*** Block opens ***

<file path="src/rtl/irq_pkg.sv">
// Shared types and priority helpers for the interrupt front-end.
// Helpers work on a 4-bit vector: irq_id is 2 bits wide, so at most 4 lines exist.
package irq_pkg;

  localparam int NUM_IRQ_DEF = 3;
  localparam int MAX_IRQ     = 4;

  typedef logic [MAX_IRQ-1:0] irq_vec_t;
  typedef logic [1:0]         irq_idx_t;

  typedef enum logic {
    IDLE = 1'b0,
    REQ  = 1'b1
  } state_t;

  function automatic irq_idx_t prio_top(input irq_vec_t vec);
    irq_idx_t idx;
    idx = '0;
    for (int i = 0; i < MAX_IRQ; i++) begin
      if (vec[i]) idx = irq_idx_t'(i);
    end
    return idx;
  endfunction

  // Lines allowed to preempt the given in-service set: strictly above its top bit.
  function automatic irq_vec_t above_mask(input irq_vec_t level);
    irq_vec_t m;
    irq_idx_t top;
    m = '1;
    if (level != '0) begin
      top = prio_top(level);
      for (int i = 0; i < MAX_IRQ; i++) begin
        m[i] = (i > int'(top));
      end
    end
    return m;
  endfunction

endpackage

</file>
<file path="src/rtl/irq_debounce.sv">
// One button line: 2-flop synchroniser, stability counter, registered rising-edge pulse.
module irq_debounce #(
  parameter int DEB_CYCLES = 4,
  parameter int CNT_W      = 8
) (
  input  logic clk,
  input  logic clr,
  input  logic btn_raw,
  output logic rise
);

  logic             sync1_q, sync1_d;
  logic             sync2_q, sync2_d;
  logic             level_q, level_d;
  logic             level_dly_q, level_dly_d;
  logic             rise_q, rise_d;
  logic [CNT_W-1:0] cnt_q, cnt_d;

  always_comb begin
    sync1_d     = btn_raw;
    sync2_d     = sync1_q;
    level_d     = level_q;
    cnt_d       = '0;
    level_dly_d = level_q;
    rise_d      = level_q & ~level_dly_q;
    if (sync2_q != level_q) begin
      if (cnt_q == CNT_W'(DEB_CYCLES - 1)) begin
        level_d = ~level_q;
      end else begin
        cnt_d = cnt_q + CNT_W'(1);
      end
    end
  end

  always_ff @(posedge clk or negedge clr) begin
    if (!clr) begin
      sync1_q     <= 1'b0;
      sync2_q     <= 1'b0;
      level_q     <= 1'b0;
      level_dly_q <= 1'b0;
      rise_q      <= 1'b0;
      cnt_q       <= '0;
    end else begin
      sync1_q     <= sync1_d;
      sync2_q     <= sync2_d;
      level_q     <= level_d;
      level_dly_q <= level_dly_d;
      rise_q      <= rise_d;
      cnt_q       <= cnt_d;
    end
  end

  assign rise = rise_q;

endmodule

</file>
<file path="src/rtl/irq_front_ctrl.sv">
// Interrupt front-end: debounced edges -> pending -> prioritised req/ack -> nested in-service.
// Optional IRQ_MASK_EN adds an irq_mask input gating which pending lines may be presented.
module irq_front_ctrl
  import irq_pkg::*;
#(
  parameter int NUM_IRQ    = NUM_IRQ_DEF,
  parameter int DEB_CYCLES = 4,
  parameter int CNT_W      = 8
) (
  input  logic               clk,
  input  logic               clr,
  input  logic [NUM_IRQ-1:0] btn,
`ifdef IRQ_MASK_EN
  input  logic [NUM_IRQ-1:0] irq_mask,
`endif
  input  logic               irq_ack,
  input  logic               irq_eret,
  output logic               irq_req,
  output logic [1:0]         irq_id,
  output logic [NUM_IRQ-1:0] irq_running
);

  logic [NUM_IRQ-1:0] rise;
  logic [NUM_IRQ-1:0] pending_q, pending_d;
  logic [NUM_IRQ-1:0] in_svc_q, in_svc_d;
  irq_idx_t           irq_id_q, irq_id_d;
  state_t             state_q, state_d;

  irq_vec_t pend_ext, svc_ext, mask_ext, eligible;

  genvar gi;
  generate
    for (gi = 0; gi < NUM_IRQ; gi++) begin : g_deb
      irq_debounce #(
        .DEB_CYCLES(DEB_CYCLES),
        .CNT_W     (CNT_W)
      ) u_deb (
        .clk    (clk),
        .clr    (clr),
        .btn_raw(btn[gi]),
        .rise   (rise[gi])
      );
    end
  endgenerate

  always_comb begin
    pend_ext = '0;
    svc_ext  = '0;
    mask_ext = '0;
    pend_ext[NUM_IRQ-1:0] = pending_q;
    svc_ext[NUM_IRQ-1:0]  = in_svc_q;
`ifdef IRQ_MASK_EN
    mask_ext[NUM_IRQ-1:0] = irq_mask;
`else
    mask_ext[NUM_IRQ-1:0] = '1;
`endif
    eligible = pend_ext & above_mask(svc_ext) & mask_ext;

    state_d   = state_q;
    irq_id_d  = irq_id_q;
    pending_d = pending_q;
    in_svc_d  = in_svc_q;

    case (state_q)
      IDLE: begin
        if (eligible != '0) begin
          state_d  = REQ;
          irq_id_d = prio_top(eligible);
        end
      end
      REQ: begin
        if (irq_ack) begin
          state_d             = IDLE;
          pending_d[irq_id_q] = 1'b0;
        end
      end
      default: state_d = IDLE;
    endcase

    // ERET retires the current level before a same-cycle ack adds the new one.
    if (irq_eret && (svc_ext != '0)) begin
      in_svc_d[prio_top(svc_ext)] = 1'b0;
    end
    if ((state_q == REQ) && irq_ack) begin
      in_svc_d[irq_id_q] = 1'b1;
    end

    // A fresh edge outranks the ack clear of the same line.
    pending_d = pending_d | rise;
  end

  always_ff @(posedge clk or negedge clr) begin
    if (!clr) begin
      state_q   <= IDLE;
      irq_id_q  <= '0;
      pending_q <= '0;
      in_svc_q  <= '0;
    end else begin
      state_q   <= state_d;
      irq_id_q  <= irq_id_d;
      pending_q <= pending_d;
      in_svc_q  <= in_svc_d;
    end
  end

  assign irq_req     = (state_q == REQ);
  assign irq_id      = irq_id_q;
  assign irq_running = in_svc_q;

endmodule

</file>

*** Block closes ***

*DIRECTIONS FOR THIS TASK*. All of the material must be given again without any change.

*SOLUTION BELOW*.
<file path="src/rtl/irq_pkg.sv">
// Shared types and priority helpers for the interrupt front-end.
// Helpers work on a 4-bit vector: irq_id is 2 bits wide, so at most 4 lines exist.
package irq_pkg;

  localparam int NUM_IRQ_DEF = 3;
  localparam int MAX_IRQ     = 4;

  typedef logic [MAX_IRQ-1:0] irq_vec_t;
  typedef logic [1:0]         irq_idx_t;

  typedef enum logic {
    IDLE = 1'b0,
    REQ  = 1'b1
  } state_t;

  function automatic irq_idx_t prio_top(input irq_vec_t vec);
    irq_idx_t idx;
    idx = '0;
    for (int i = 0; i < MAX_IRQ; i++) begin
      if (vec[i]) idx = irq_idx_t'(i);
    end
    return idx;
  endfunction

  // Lines allowed to preempt the given in-service set: strictly above its top bit.
  function automatic irq_vec_t above_mask(input irq_vec_t level);
    irq_vec_t m;
    irq_idx_t top;
    m = '1;
    if (level != '0) begin
      top = prio_top(level);
      for (int i = 0; i < MAX_IRQ; i++) begin
        m[i] = (i > int'(top));
      end
    end
    return m;
  endfunction

endpackage

</file>
<file path="src/rtl/irq_debounce.sv">
// One button line: 2-flop synchroniser, stability counter, registered rising-edge pulse.
module irq_debounce #(
  parameter int DEB_CYCLES = 4,
  parameter int CNT_W      = 8
) (
  input  logic clk,
  input  logic clr,
  input  logic btn_raw,
  output logic rise
);

  logic             sync1_q, sync1_d;
  logic             sync2_q, sync2_d;
  logic             level_q, level_d;
  logic             level_dly_q, level_dly_d;
  logic             rise_q, rise_d;
  logic [CNT_W-1:0] cnt_q, cnt_d;

  always_comb begin
    sync1_d     = btn_raw;
    sync2_d     = sync1_q;
    level_d     = level_q;
    cnt_d       = '0;
    level_dly_d = level_q;
    rise_d      = level_q & ~level_dly_q;
    if (sync2_q != level_q) begin
      if (cnt_q == CNT_W'(DEB_CYCLES - 1)) begin
        level_d = ~level_q;
      end else begin
        cnt_d = cnt_q + CNT_W'(1);
      end
    end
  end

  always_ff @(posedge clk or negedge clr) begin
    if (!clr) begin
      sync1_q     <= 1'b0;
      sync2_q     <= 1'b0;
      level_q     <= 1'b0;
      level_dly_q <= 1'b0;
      rise_q      <= 1'b0;
      cnt_q       <= '0;
    end else begin
      sync1_q     <= sync1_d;
      sync2_q     <= sync2_d;
      level_q     <= level_d;
      level_dly_q <= level_dly_d;
      rise_q      <= rise_d;
      cnt_q       <= cnt_d;
    end
  end

  assign rise = rise_q;

endmodule

</file>
<file path="src/rtl/irq_front_ctrl.sv">
// Interrupt front-end: debounced edges -> pending -> prioritised req/ack -> nested in-service.
// Optional IRQ_MASK_EN adds an irq_mask input gating which pending lines may be presented.
module irq_front_ctrl
  import irq_pkg::*;
#(
  parameter int NUM_IRQ    = NUM_IRQ_DEF,
  parameter int DEB_CYCLES = 4,
  parameter int CNT_W      = 8
) (
  input  logic               clk,
  input  logic               clr,
  input  logic [NUM_IRQ-1:0] btn,
`ifdef IRQ_MASK_EN
  input  logic [NUM_IRQ-1:0] irq_mask,
`endif
  input  logic               irq_ack,
  input  logic               irq_eret,
  output logic               irq_req,
  output logic [1:0]         irq_id,
  output logic [NUM_IRQ-1:0] irq_running
);

  logic [NUM_IRQ-1:0] rise;
  logic [NUM_IRQ-1:0] pending_q, pending_d;
  logic [NUM_IRQ-1:0] in_svc_q, in_svc_d;
  irq_idx_t           irq_id_q, irq_id_d;
  state_t             state_q, state_d;

  irq_vec_t pend_ext, svc_ext, mask_ext, eligible;

  genvar gi;
  generate
    for (gi = 0; gi < NUM_IRQ; gi++) begin : g_deb
      irq_debounce #(
        .DEB_CYCLES(DEB_CYCLES),
        .CNT_W     (CNT_W)
      ) u_deb (
        .clk    (clk),
        .clr    (clr),
        .btn_raw(btn[gi]),
        .rise   (rise[gi])
      );
    end
  endgenerate

  always_comb begin
    pend_ext = '0;
    svc_ext  = '0;
    mask_ext = '0;
    pend_ext[NUM_IRQ-1:0] = pending_q;
    svc_ext[NUM_IRQ-1:0]  = in_svc_q;
`ifdef IRQ_MASK_EN
    mask_ext[NUM_IRQ-1:0] = irq_mask;
`else
    mask_ext[NUM_IRQ-1:0] = '1;
`endif
    eligible = pend_ext & above_mask(svc_ext) & mask_ext;

    state_d   = state_q;
    irq_id_d  = irq_id_q;
    pending_d = pending_q;
    in_svc_d  = in_svc_q;

    case (state_q)
      IDLE: begin
        if (eligible != '0) begin
          state_d  = REQ;
          irq_id_d = prio_top(eligible);
        end
      end
      REQ: begin
        if (irq_ack) begin
          state_d             = IDLE;
          pending_d[irq_id_q] = 1'b0;
        end
      end
      default: state_d = IDLE;
    endcase

    // ERET retires the current level before a same-cycle ack adds the new one.
    if (irq_eret && (svc_ext != '0)) begin
      in_svc_d[prio_top(svc_ext)] = 1'b0;
    end
    if ((state_q == REQ) && irq_ack) begin
      in_svc_d[irq_id_q] = 1'b1;
    end

    // A fresh edge outranks the ack clear of the same line.
    pending_d = pending_d | rise;
  end

  always_ff @(posedge clk or negedge clr) begin
    if (!clr) begin
      state_q   <= IDLE;
      irq_id_q  <= '0;
      pending_q <= '0;
      in_svc_q  <= '0;
    end else begin
      state_q   <= state_d;
      irq_id_q  <= irq_id_d;
      pending_q <= pending_d;
      in_svc_q  <= in_svc_d;
    end
  end

  assign irq_req     = (state_q == REQ);
  assign irq_id      = irq_id_q;
  assign irq_running = in_svc_q;

endmodule

</file>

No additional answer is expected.